--- config.mk ---
export PLATFORM = sky130hd
export DESIGN_NAME = dl11_fifo_regs_flat
export DESIGN_NICKNAME = d
export VERILOG_FILES = /design/src/rtl/dl11_fifo_regs_if.sv /design/src/rtl/dl11_fifo_regs.sv /design/src/flat_wrapper.sv
export SDC_FILE = /design/constraint.sdc
export NUM_CORES = 1
export LEC_CHECK = 0
export BUFFER_PORTS_ARGS = -buffer_cell sky130_fd_sc_hd__buf_2
export CORE_MARGIN = 2
export CORE_UTILIZATION = 44
export CTS_BUF_LIST = sky130_fd_sc_hd__clkbuf_2 sky130_fd_sc_hd__clkbuf_4 sky130_fd_sc_hd__clkbuf_8
export DETAILED_ROUTE_END_ITERATION = 12
export PLACE_DENSITY = 0.6
export SLEW_MARGIN = 10
export SYNTH_ARGS = -nofsm -noshare
export SYNTH_HDL_FRONTEND = slang
export SYNTH_SLANG_ARGS = --single-unit
export TNS_END_PERCENT = 100
--- constraint.sdc ---
create_clock -name clk -period 2.7 [get_ports clk]
set_input_delay 0.135 -clock clk [delete_from_list [all_inputs] [get_ports clk]]
set_output_delay 0.135 -clock clk [all_outputs]
set_load 0.005 [all_outputs]
--- src/rtl/dl11_fifo_regs_if.sv ---
`default_nettype none
// ============================================================================
// Module   : dl11_fifo_regs_if
// Purpose  : Bundles the I/O-page bus and serial byte-engine handshakes of a
//            DL11-style register block.
// Revision : 1.0 - initial release
// ----------------------------------------------------------------------------
// Signals:
//   iopage_addr[12:0], data_in[15:0], iopage_rd, iopage_wr, iopage_byte_op,
//   interrupt_ack                           : CPU -> register block
//   data_out[15:0], decode, interrupt,
//   vector[7:0]                             : register block -> CPU
//   tx_data[7:0], tx_valid / tx_ready       : transmit byte handshake
//   rx_data[7:0], rx_valid                  : receive byte strobe
// Modports:
//   slave  : the register block
//   master : the CPU / serial-engine side
// ============================================================================
interface dl11_fifo_regs_if;
  logic [12:0] iopage_addr;
  logic [15:0] data_in;
  logic        iopage_rd;
  logic        iopage_wr;
  logic        iopage_byte_op;
  logic [15:0] data_out;
  logic        decode;
  logic        interrupt;
  logic        interrupt_ack;
  logic [7:0]  vector;
  logic [7:0]  tx_data;
  logic        tx_valid;
  logic        tx_ready;
  logic [7:0]  rx_data;
  logic        rx_valid;

  modport slave (
    input  iopage_addr, data_in, iopage_rd, iopage_wr, iopage_byte_op,
    input  interrupt_ack, tx_ready, rx_data, rx_valid,
    output data_out, decode, interrupt, vector, tx_data, tx_valid
  );

  modport master (
    output iopage_addr, data_in, iopage_rd, iopage_wr, iopage_byte_op,
    output interrupt_ack, tx_ready, rx_data, rx_valid,
    input  data_out, decode, interrupt, vector, tx_data, tx_valid
  );
endinterface
`default_nettype wire

--- src/rtl/dl11_fifo_regs.sv ---
`default_nettype none
// ============================================================================
// Module   : dl11_fifo_regs
// Purpose  : DL11-compatible serial line register block (RCSR, RBUF, XCSR,
//            XBUF) with receive and transmit byte FIFOs and interrupts.
// Revision : 1.0 - initial release
// ----------------------------------------------------------------------------
// Parameters:
//   BASE_ADDR     : I/O-page address of RCSR (RBUF +2, XCSR +4, XBUF +6)
//   VECTOR        : receive vector; transmit vector is VECTOR+4
//   RX_DEPTH_LOG2 : log2 of receive FIFO depth (>= 1)
//   TX_DEPTH_LOG2 : log2 of transmit FIFO depth (>= 1)
// Ports:
//   clk   : single clock
//   reset : synchronous, active-high reset
//   bus   : dl11_fifo_regs_if.slave (I/O-page bus + serial handshakes)
// Build option:
//   DL11_RX_OVERRUN_EN : adds a sticky receive-overrun flag on RBUF[15:14]
// ============================================================================
module dl11_fifo_regs #(
  parameter logic [12:0] BASE_ADDR     = 13'o17560,
  parameter logic [7:0]  VECTOR        = 8'o60,
  parameter int          RX_DEPTH_LOG2 = 4,
  parameter int          TX_DEPTH_LOG2 = 4
) (
  input  logic           clk,
  input  logic           reset,
  dl11_fifo_regs_if.slave bus
);

  localparam int c_rx_depth = 2 ** RX_DEPTH_LOG2;
  localparam int c_tx_depth = 2 ** TX_DEPTH_LOG2;
  localparam logic [RX_DEPTH_LOG2:0] c_rx_one = (RX_DEPTH_LOG2+1)'(1);
  localparam logic [TX_DEPTH_LOG2:0] c_tx_one = (TX_DEPTH_LOG2+1)'(1);

  // ---------------------------------------------------------------- state
  logic [7:0]             r_rx_mem [c_rx_depth];
  logic [7:0]             r_tx_mem [c_tx_depth];
  logic [RX_DEPTH_LOG2:0] r_rx_wptr, r_rx_rptr;
  logic [TX_DEPTH_LOG2:0] r_tx_wptr, r_tx_rptr;
  logic                   r_rd_q;
  logic                   r_rie, r_tie;
  logic [7:0]             r_xbuf;
  logic                   r_rx_cond_q, r_tx_cond_q;
  logic                   r_rx_pend, r_tx_pend;
  logic                   r_interrupt;

  // --------------------------------------------------------- address decode
  logic w_sel_rcsr, w_sel_rbuf, w_sel_xcsr, w_sel_xbuf;
  assign w_sel_rcsr = (bus.iopage_addr == BASE_ADDR);
  assign w_sel_rbuf = (bus.iopage_addr == BASE_ADDR + 13'd2);
  assign w_sel_xcsr = (bus.iopage_addr == BASE_ADDR + 13'd4);
  assign w_sel_xbuf = (bus.iopage_addr == BASE_ADDR + 13'd6);
  assign bus.decode = w_sel_rcsr | w_sel_rbuf | w_sel_xcsr | w_sel_xbuf;

  logic w_rd_rise, w_rcsr_wr, w_xcsr_wr, w_xbuf_wr;
  assign w_rd_rise = bus.iopage_rd && !r_rd_q;
  assign w_rcsr_wr = bus.iopage_wr && w_sel_rcsr;
  assign w_xcsr_wr = bus.iopage_wr && w_sel_xcsr;
  assign w_xbuf_wr = bus.iopage_wr && w_sel_xbuf;

  // ------------------------------------------------------------- RX FIFO
  logic       w_rx_empty, w_rx_full, w_rx_pop, w_rx_push, w_rx_drains;
  logic [7:0] w_rx_head;
  assign w_rx_empty = (r_rx_wptr == r_rx_rptr);
  assign w_rx_full  = (r_rx_wptr[RX_DEPTH_LOG2] != r_rx_rptr[RX_DEPTH_LOG2]) &&
                      (r_rx_wptr[RX_DEPTH_LOG2-1:0] == r_rx_rptr[RX_DEPTH_LOG2-1:0]);
  // Only the leading cycle of a (possibly long) RBUF read strobe pops.
  assign w_rx_pop   = w_sel_rbuf && w_rd_rise && !w_rx_empty;
  // A pop in the same cycle frees the slot a full FIFO would otherwise lack.
  assign w_rx_push  = bus.rx_valid && (!w_rx_full || w_rx_pop);
  assign w_rx_head  = w_rx_empty ? 8'h00 : r_rx_mem[r_rx_rptr[RX_DEPTH_LOG2-1:0]];
  // This pop takes the last byte and nothing refills it this cycle.
  assign w_rx_drains = w_rx_pop && !w_rx_push && ((r_rx_rptr + c_rx_one) == r_rx_wptr);

  always_ff @(posedge clk) begin
    if (reset) begin
      r_rx_wptr <= '0;
      r_rx_rptr <= '0;
    end else begin
      if (w_rx_push) r_rx_wptr <= r_rx_wptr + c_rx_one;
      if (w_rx_pop)  r_rx_rptr <= r_rx_rptr + c_rx_one;
    end
  end

  always_ff @(posedge clk) begin
    if (w_rx_push) r_rx_mem[r_rx_wptr[RX_DEPTH_LOG2-1:0]] <= bus.rx_data;
  end

  // ------------------------------------------------------------- TX FIFO
  logic w_tx_empty, w_tx_full, w_tx_pop, w_tx_push;
  assign w_tx_empty = (r_tx_wptr == r_tx_rptr);
  assign w_tx_full  = (r_tx_wptr[TX_DEPTH_LOG2] != r_tx_rptr[TX_DEPTH_LOG2]) &&
                      (r_tx_wptr[TX_DEPTH_LOG2-1:0] == r_tx_rptr[TX_DEPTH_LOG2-1:0]);
  assign w_tx_pop   = !w_tx_empty && bus.tx_ready;
  assign w_tx_push  = w_xbuf_wr && (!w_tx_full || w_tx_pop);
  assign bus.tx_valid = !w_tx_empty;
  assign bus.tx_data  = w_tx_empty ? 8'h00 : r_tx_mem[r_tx_rptr[TX_DEPTH_LOG2-1:0]];

  always_ff @(posedge clk) begin
    if (reset) begin
      r_tx_wptr <= '0;
      r_tx_rptr <= '0;
    end else begin
      if (w_tx_push) r_tx_wptr <= r_tx_wptr + c_tx_one;
      if (w_tx_pop)  r_tx_rptr <= r_tx_rptr + c_tx_one;
    end
  end

  always_ff @(posedge clk) begin
    if (w_tx_push) r_tx_mem[r_tx_wptr[TX_DEPTH_LOG2-1:0]] <= bus.data_in[7:0];
  end

  // -------------------------------------------------------- overrun flag
  logic [1:0] w_rbuf_hi;
`ifdef DL11_RX_OVERRUN_EN
  logic r_overrun;
  always_ff @(posedge clk) begin
    if (reset)                                  r_overrun <= 1'b0;
    else if (w_rx_pop)                          r_overrun <= 1'b0;
    else if (bus.rx_valid && w_rx_full)         r_overrun <= 1'b1;
  end
  // bit15 = error summary, bit14 = overrun; overrun is the only error source
  assign w_rbuf_hi = {r_overrun, r_overrun};
`else
  assign w_rbuf_hi = 2'b00;
`endif

  // ------------------------------------------------- control registers
  always_ff @(posedge clk) begin
    if (reset) begin
      r_rd_q <= 1'b0;
      r_rie  <= 1'b0;
      r_tie  <= 1'b0;
      r_xbuf <= 8'h00;
    end else begin
      r_rd_q <= bus.iopage_rd;
      if (w_rcsr_wr) r_rie  <= bus.data_in[6];
      if (w_xcsr_wr) r_tie  <= bus.data_in[6];
      if (w_xbuf_wr) r_xbuf <= bus.data_in[7:0];
    end
  end

  // ----------------------------------------------------------- interrupts
  logic w_rx_cond, w_tx_cond, w_rx_set, w_tx_set, w_rx_clr, w_tx_clr;
  assign w_rx_cond = r_rie && !w_rx_empty;
  assign w_tx_cond = r_tie && !w_tx_full;
  assign w_rx_set  = w_rx_cond && !r_rx_cond_q;
  assign w_tx_set  = w_tx_cond && !r_tx_cond_q;
  // An ack applies only to the vector being presented (RX has priority).
  assign w_rx_clr  = (bus.interrupt_ack && r_rx_pend) ||
                     (w_rcsr_wr && !bus.data_in[6]) || w_rx_drains;
  assign w_tx_clr  = (bus.interrupt_ack && !r_rx_pend && r_tx_pend) ||
                     (w_xcsr_wr && !bus.data_in[6]);

  always_ff @(posedge clk) begin
    if (reset) begin
      r_rx_cond_q <= 1'b0;
      r_tx_cond_q <= 1'b0;
      r_rx_pend   <= 1'b0;
      r_tx_pend   <= 1'b0;
      r_interrupt <= 1'b0;
    end else begin
      r_rx_cond_q <= w_rx_cond;
      r_tx_cond_q <= w_tx_cond;
      r_rx_pend   <= (r_rx_pend | w_rx_set) & ~w_rx_clr;
      r_tx_pend   <= (r_tx_pend | w_tx_set) & ~w_tx_clr;
      r_interrupt <= r_rx_pend | r_tx_pend;
    end
  end

  assign bus.interrupt = r_interrupt;
  assign bus.vector    = r_rx_pend ? VECTOR :
                         r_tx_pend ? (VECTOR + 8'd4) : 8'h00;

  // ------------------------------------------------------------ read mux
  always_comb begin
    bus.data_out = 16'h0000;
    if (bus.iopage_rd) begin
      if (w_sel_rcsr) bus.data_out = {8'h00, !w_rx_empty, r_rie, 6'b000000};
      if (w_sel_rbuf) bus.data_out = {w_rbuf_hi, 6'b000000, w_rx_head};
      if (w_sel_xcsr) bus.data_out = {8'h00, !w_tx_full, r_tie, 6'b000000};
      if (w_sel_xbuf) bus.data_out = {8'h00, r_xbuf};
    end
  end

  // Registers are byte-wide, so the high data byte and byte_op carry no state.
  logic w_unused;
  assign w_unused = ^{bus.iopage_byte_op, bus.data_in[15:8]};

endmodule
`default_nettype wire

--- src/flat_wrapper.sv ---
// flat-port wrapper written by rule: the top's interface ports become plain ports
module dl11_fifo_regs_flat 
#(
  parameter logic [12:0] BASE_ADDR     = 13'o17560,
  parameter logic [7:0]  VECTOR        = 8'o60,
  parameter int          RX_DEPTH_LOG2 = 4,
  parameter int          TX_DEPTH_LOG2 = 4
)
  (clk, reset, bus_iopage_addr, bus_data_in, bus_iopage_rd, bus_iopage_wr, bus_iopage_byte_op, bus_interrupt_ack, bus_tx_ready, bus_rx_data, bus_rx_valid, bus_data_out, bus_decode, bus_interrupt, bus_vector, bus_tx_data, bus_tx_valid);
  dl11_fifo_regs_if bus_i ();
  input  logic clk;
  input  logic reset;
  input wire logic [$bits(bus_i.iopage_addr)-1:0] bus_iopage_addr;
  input wire logic [$bits(bus_i.data_in)-1:0] bus_data_in;
  input wire logic [$bits(bus_i.iopage_rd)-1:0] bus_iopage_rd;
  input wire logic [$bits(bus_i.iopage_wr)-1:0] bus_iopage_wr;
  input wire logic [$bits(bus_i.iopage_byte_op)-1:0] bus_iopage_byte_op;
  input wire logic [$bits(bus_i.interrupt_ack)-1:0] bus_interrupt_ack;
  input wire logic [$bits(bus_i.tx_ready)-1:0] bus_tx_ready;
  input wire logic [$bits(bus_i.rx_data)-1:0] bus_rx_data;
  input wire logic [$bits(bus_i.rx_valid)-1:0] bus_rx_valid;
  output wire logic [$bits(bus_i.data_out)-1:0] bus_data_out;
  output wire logic [$bits(bus_i.decode)-1:0] bus_decode;
  output wire logic [$bits(bus_i.interrupt)-1:0] bus_interrupt;
  output wire logic [$bits(bus_i.vector)-1:0] bus_vector;
  output wire logic [$bits(bus_i.tx_data)-1:0] bus_tx_data;
  output wire logic [$bits(bus_i.tx_valid)-1:0] bus_tx_valid;
  assign bus_i.iopage_addr = bus_iopage_addr;
  assign bus_i.data_in = bus_data_in;
  assign bus_i.iopage_rd = bus_iopage_rd;
  assign bus_i.iopage_wr = bus_iopage_wr;
  assign bus_i.iopage_byte_op = bus_iopage_byte_op;
  assign bus_i.interrupt_ack = bus_interrupt_ack;
  assign bus_i.tx_ready = bus_tx_ready;
  assign bus_i.rx_data = bus_rx_data;
  assign bus_i.rx_valid = bus_rx_valid;
  assign bus_data_out = bus_i.data_out;
  assign bus_decode = bus_i.decode;
  assign bus_interrupt = bus_i.interrupt;
  assign bus_vector = bus_i.vector;
  assign bus_tx_data = bus_i.tx_data;
  assign bus_tx_valid = bus_i.tx_valid;
  dl11_fifo_regs #(.BASE_ADDR(BASE_ADDR), .VECTOR(VECTOR), .RX_DEPTH_LOG2(RX_DEPTH_LOG2), .TX_DEPTH_LOG2(TX_DEPTH_LOG2)) u_core (.clk(clk), .reset(reset), .bus(bus_i));
endmodule
-- Word-level counts from Yosys, hierarchy flattened
Memories as Yosys holds them, arrays and structs flattened. A register that Yosys moved wholly into a read port is not among the register bits.
Cells that the tools add are included.
- flip-flop bits (word level): 36
- bits in latches: 0
- RAM bits: 256
- memory bits (read-only): 0
- output and inout port bits: 35
- word-level logic and storage cells: 94
- memories kept: 2
- memories (name ; depth ; bits a word ; rd ports ; clocked after memory_dff ; wr ports ; line ; RTL):
    u_core.r_rx_mem ; 16 ; 8 ; 1 ; 1 ; 1 ; dl11_fifo_regs.sv:37 ; logic [7:0] r_rx_mem [c_rx_depth];
    u_core.r_tx_mem ; 16 ; 8 ; 1 ; 1 ; 1 ; dl11_fifo_regs.sv:38 ; logic [7:0] r_tx_mem [c_tx_depth];
- $add $sub $neg: 4
- multipliers: 0
- divide/modulo/power cells: 0
- magnitude comparators: 0
- eq/ne operators: 11
- shift operators: 0
- multiplexer cells: 17
- bitwise operators: 10
- reductions and logical operators: 37
- operators by type and width (operator ; count):
    $mux W8 ; 7
    $eq A13 B13 Y1 const B ; 4
    $logic_and A1 B1 Y1 ; 22
    $add A5 B1 Y5 const B ; 4
    $mux W16 ; 1
    $mux W4 ; 4
    $eq A5 B5 Y1 ; 3
    $logic_not A1 Y1 ; 10
    $eq A4 B4 Y1 ; 2
    $mux W6 ; 1
    $or A1 B1 Y1 ; 6
    $logic_or A1 B1 Y1 ; 5
    $mux W1 ; 4
    $and A1 B1 Y1 ; 2
    $ne A1 B1 Y1 ; 2
    $not A1 Y1 ; 2

-- Depth between registers and ports, before layout
- word-level depth: 12
- depth in mapped cells: 8
- gate-level depth less buffers: 6

-- Least setup slack after synthesis
OpenSTA, ideal clock, no wires.
- kind: input-to-reg
- from: input bus_iopage_addr[0]
- to: memory u_core.r_tx_mem[3][0], enable pin
- library setup time: 0.383 ns
- arrival time: 1.921 ns
- required time: 2.317 ns
- path slack: 0.395 ns
- stages: 5
- path buffers: 1
- cell sequence: nand2b_1 > or4_1 > buf_2 > a311o_1 > nor3_1
- word-level cells in the longest chain between the ends: 5
- ends and longest elaborated chain (what ; line ; RTL):
    from (decl) ; flat_wrapper.sv:13 ; input wire logic [$bits(bus_i.iopage_addr)-1:0] bus_iopage_addr;
    $eq A13 B13 Y1 ; dl11_fifo_regs.sv:53 ; assign w_sel_xbuf = (bus.iopage_addr == BASE_ADDR + 13'd6);
    $logic_and A1 B1 Y1 ; dl11_fifo_regs.sv:60 ; assign w_xbuf_wr = bus.iopage_wr && w_sel_xbuf;
    $logic_and A1 B1 Y1 ; dl11_fifo_regs.sv:96 ; assign w_tx_push = w_xbuf_wr && (!w_tx_full || w_tx_pop);
    $mux W1 ; dl11_fifo_regs.sv:111 ; if (w_tx_push) r_tx_mem[r_tx_wptr[TX_DEPTH_LOG2-1:0]] <= bus.data_in[7:0];
    $mux W1 (implied by the code) ; dl11_fifo_regs.sv:111 ;
    to (decl) ; dl11_fifo_regs.sv:38 ;
Every way passes these cells.

==> flow_metrics.py <==
metrics = {
    "yosys": {
        "synth_edf_count": 256,
        "synth_top_area_cell": "edfxtp_1",
        "synth_cells": 716,
        "synth_top_cell_area_share": 0.6264,
        "ys_types": 47,
        "synth_async_sr_flop_share": 0,
        "ys_seq_area_frac": 0.6982,
        "synth_seq_cells": 300,
        "ys_warn_count": 0,
        "syn_area_um2": 12270,
        "synth_area_leaders": "edfxtp_1 63%, mux4_2 13%, dfxtp_1 7.2%",
        "avgSynthCellArea_um2": 17.14,
        "synth_ff_type": "edfxtp_1",
    },
    "place": {
        "dp_hpwl_mm": 15.98,
        "gp_congestion": 0.8126,
        "place_inst": 1142,
        "dpl-instance-area_um2": 13080,
        "dpl_worst_slack_ps": 286.2,
        "portBuffers": 57,
    },
    "clock_network": {
        "clockBufferDepth": 3,
        "cts_made_buffers": 48,
        "worstSkewPairLatency_ps": 570,
        "ctsRootBufferMaster": "clkbuf_8",
        "cts_sinks": 300,
        "cts_htree_levels": 2,
        "clkTransAtPathRegs_ps": 60,
        "cts_tree": "done",
    },
    "cells_and_area": {
        "fin_cells": 1260,
        "final_area_um2": 14570,
        "layout_commonest_cell": "edfxtp_1",
        "utilization": 0.5272,
        "diodes": 0,
        "drive_above_1_share": 0.3197,
        "layout.nets": 904,
        "syn2layout_area_growth_pct": 18.70,
        "fill_cells": 2248,
        "final_cell_mix": "256 x edfxtp_1, 72 x mux4_2, 55 x buf_2",
    },
    "drt": {
        "route.detailed.drc": 0,
        "wl_met2_mm": 12.10,
        "drt-initial-drc-count": 734,
        "drtAntennaViolNets": 0,
        "wl_met3_mm": 1.244,
        "routed_wl_mm": 25.82,
        "vias": 6704,
        "wl_met1_mm": 12.08,
        "routedWlPerCell_um": 20.49,
        "top_layer": "met4",
        "routed_via_density": 5.321,
        "dr.pass1.iters": 5,
    },
    "worst_setup_path": {
        "path_class": "flop to primary output",
        "crit_fanout": 9,
        "cp.arrival_ps": 2530,
        "cp.required_ps": 2570,
        "endpoint_kind": "primary output",
        "critPathLaunchType": "flop",
    },
    "pwr": {
        "ir_drop_v": 0.0003963,
        "p_per_area_nw_per_um2": 613.5,
        "p_leak_nw": 4.857,
    },
    "timing": {
        "hold_viol_final": 0,
        "setup_slack_ps": 31.25,
        "setup_viol": 0,
        "maxSlewViolCount": 0,
        "rsz0062_at_grt": "true",
        "maxSlewHeadroom": 0.4471,
        "worst_pin_slew_ps": 829.4,
        "skew_ps": 31.22,
        "fin_crit_sh": 0.9884,
        "finalCriticalPeriod_ps": 2669,
        "fmax_ghz": 0.3747,
    },
    "grt": {
        "grt_pass1_vias": 6812,
        "grt_max_degree": 47,
        "antenna_found_initial": 0,
        "grtUsageTotal": 0.1814,
        "grt_pass1_wl_mm": 39.68,
        "overflow": 0,
    },
    "status": {
        "status": "completed",
    },
    "floorplan": {
        "rows": 61,
        "core_um2": 27630,
        "io_pins": 80,
        "die_w_um": 171.0,
        "dieArea_um2": 29240,
        "start_util": 0.4442,
        "fp.dieH_um": 171.0,
    },
    "run": {
        "drv_cap": 0,
    },
    "worst_hold_path": {
        "hp-class": "input pin to flop",
    },
}
==> final timing paths <==
kind	end	slack [ps]	from	cells after the start
worst min register to register	u_core.r_xbuf[3]	460	u_core.r_xbuf[3]	2
worst max-delay path	bus_data_out[4]	30	flop	7
worst min-delay path	flop	50	bus_tx_ready	4
worst max register to register	u_core.r_rx_mem[14][4]	380	u_core.r_rx_wptr[0]	7
==> area by class of cell <==
class,instances,area (µm²),share of cell area
Clock buffer,66,802.0,0.05506
Clock inverter,17,96.34,0.006614
Inverter,11,41.29,0.002835
Multi-Input combinational cell,367,3606,0.2476
Sequential cell,300,8578,0.5889
Tap cell,378,473.0,0.03247
Timing Repair Buffer,121,969.7,0.06657
==> per-stage QoR <==
stage / power, mW / TNS, ps / hold slack (ps)
detailed placement: 5.359 / 0 / 377.3
global placement: 5.347 / 0 / 354.0
finish: 8.936 / 0 / 52.38
CTS: 9.017 / -97.20 / 26.54
global route: 9.263 / -357.1 / 58.50
floorplan: 5.254 / 0 / 233.9
==> worst max-delay path, stage by stage (launching register included) <==
cell     delay (ps)
dfxtp_4         390
buf_12          150
buf_12          150
mux4_2          500
mux2_4          310
a21oi_4         180
o21ai_1         120
buf_2           160
==> routing by layer <==
metal | GRT usage | vias up
met1 | 0.2675 | 3415
met2 | 0.2830 | 210
li1 | - | 3047
met4 | 0.04348 | 0
met5 | 0 | -
met3 | 0.03169 | 32
==> synthesized netlist by cell type, drive strengths merged, types with 11 or more instances <==
library cell,number
xnor2,13
buf,29
edfxtp,256
inv,11
clkbuf,21
mux2i,16
nor2b,18
dfxtp,44
mux4,72
nor2,48
nand2,29
o21ai,16
and3,12
a21oi,28
nand3,14
==> repair_timing <==
action,in CTS,in global routing
pin swaps,0,2
cloned,4,0
resized for setup,14,38
setup endpoints to repair,14,16
hold endpoints to repair,269,0
buffers inserted,5,6
hold buffers,21,0
==> state kept, by name (all words and copies together) (netlist names), named ones only <==
register / cells
u_core.r_rx_mem: 128
u_core.r_tx_mem: 128
u_core.r_xbuf: 8
u_core.r_rx_rptr: 5
u_core.r_rx_wptr: 5
u_core.r_tx_rptr: 5
u_core.r_tx_wptr: 5
u_core.bus.interrupt: 1
u_core.r_rd_q: 1
u_core.r_rie: 1
u_core.r_rx_cond_q: 1
u_core.r_rx_pend: 1
u_core.r_tie: 1
u_core.r_tx_cond_q: 1
u_core.r_tx_pend: 1
==> kinds of logic (layout without fill, tap and decap cells) <==
| kind of cell | Yosys count | after routing | share of synthesized area |
|---|---|---|---|
| adder cells (fa/ha/maj) | 10 | 10 | 0.01020 |
| AND/OR/NAND/NOR | 167 | 167 | 0.06984 |
| flip-flops | 300 | 300 | 0.6982 |
| XOR/XNOR | 22 | 22 | 0.01570 |
| multiplexers | 98 | 98 | 0.1544 |
| AO/OA/AOI/OAI | 57 | 57 | 0.02722 |
| buffers and inverters | 61 | 215 | 0.02416 |
| other | 1 | 13 | 0.0003056 |
==> report_power, final <==
group / switching (mW) / total (mW) / leakage, nW / internal (mW)
combinational: 0.151 / 0.234 / 1.72 / 0.0827
clock: 1.71 / 3.64 / 0.476 / 1.93
sequential: 0.0119 / 5.06 / 2.66 / 5.05
(Power assumes the default switching activity.)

★ ★ ★ ★ ★

* **GOAL OF THE EXERCISE**
Extract from the listing above the lines between the line containing "- multiplexer cells: 17" and the line containing "- word-level cells", keeping both of those lines. Output nothing else.

* **TASK SOLUTION**
- multiplexer cells: 17
- bitwise operators: 10
- reductions and logical operators: 37
- operators by type and width (operator ; count):
    $mux W8 ; 7
    $eq A13 B13 Y1 const B ; 4
    $logic_and A1 B1 Y1 ; 22
    $add A5 B1 Y5 const B ; 4
    $mux W16 ; 1
    $mux W4 ; 4
    $eq A5 B5 Y1 ; 3
    $logic_not A1 Y1 ; 10
    $eq A4 B4 Y1 ; 2
    $mux W6 ; 1
    $or A1 B1 Y1 ; 6
    $logic_or A1 B1 Y1 ; 5
    $mux W1 ; 4
    $and A1 B1 Y1 ; 2
    $ne A1 B1 Y1 ; 2
    $not A1 Y1 ; 2

-- Depth between registers and ports, before layout
- word-level depth: 12
- depth in mapped cells: 8
- gate-level depth less buffers: 6

-- Least setup slack after synthesis
OpenSTA, ideal clock, no wires.
- kind: input-to-reg
- from: input bus_iopage_addr[0]
- to: memory u_core.r_tx_mem[3][0], enable pin
- library setup time: 0.383 ns
- arrival time: 1.921 ns
- required time: 2.317 ns
- path slack: 0.395 ns
- stages: 5
- path buffers: 1
- cell sequence: nand2b_1 > or4_1 > buf_2 > a311o_1 > nor3_1
- word-level cells in the longest chain between the ends: 5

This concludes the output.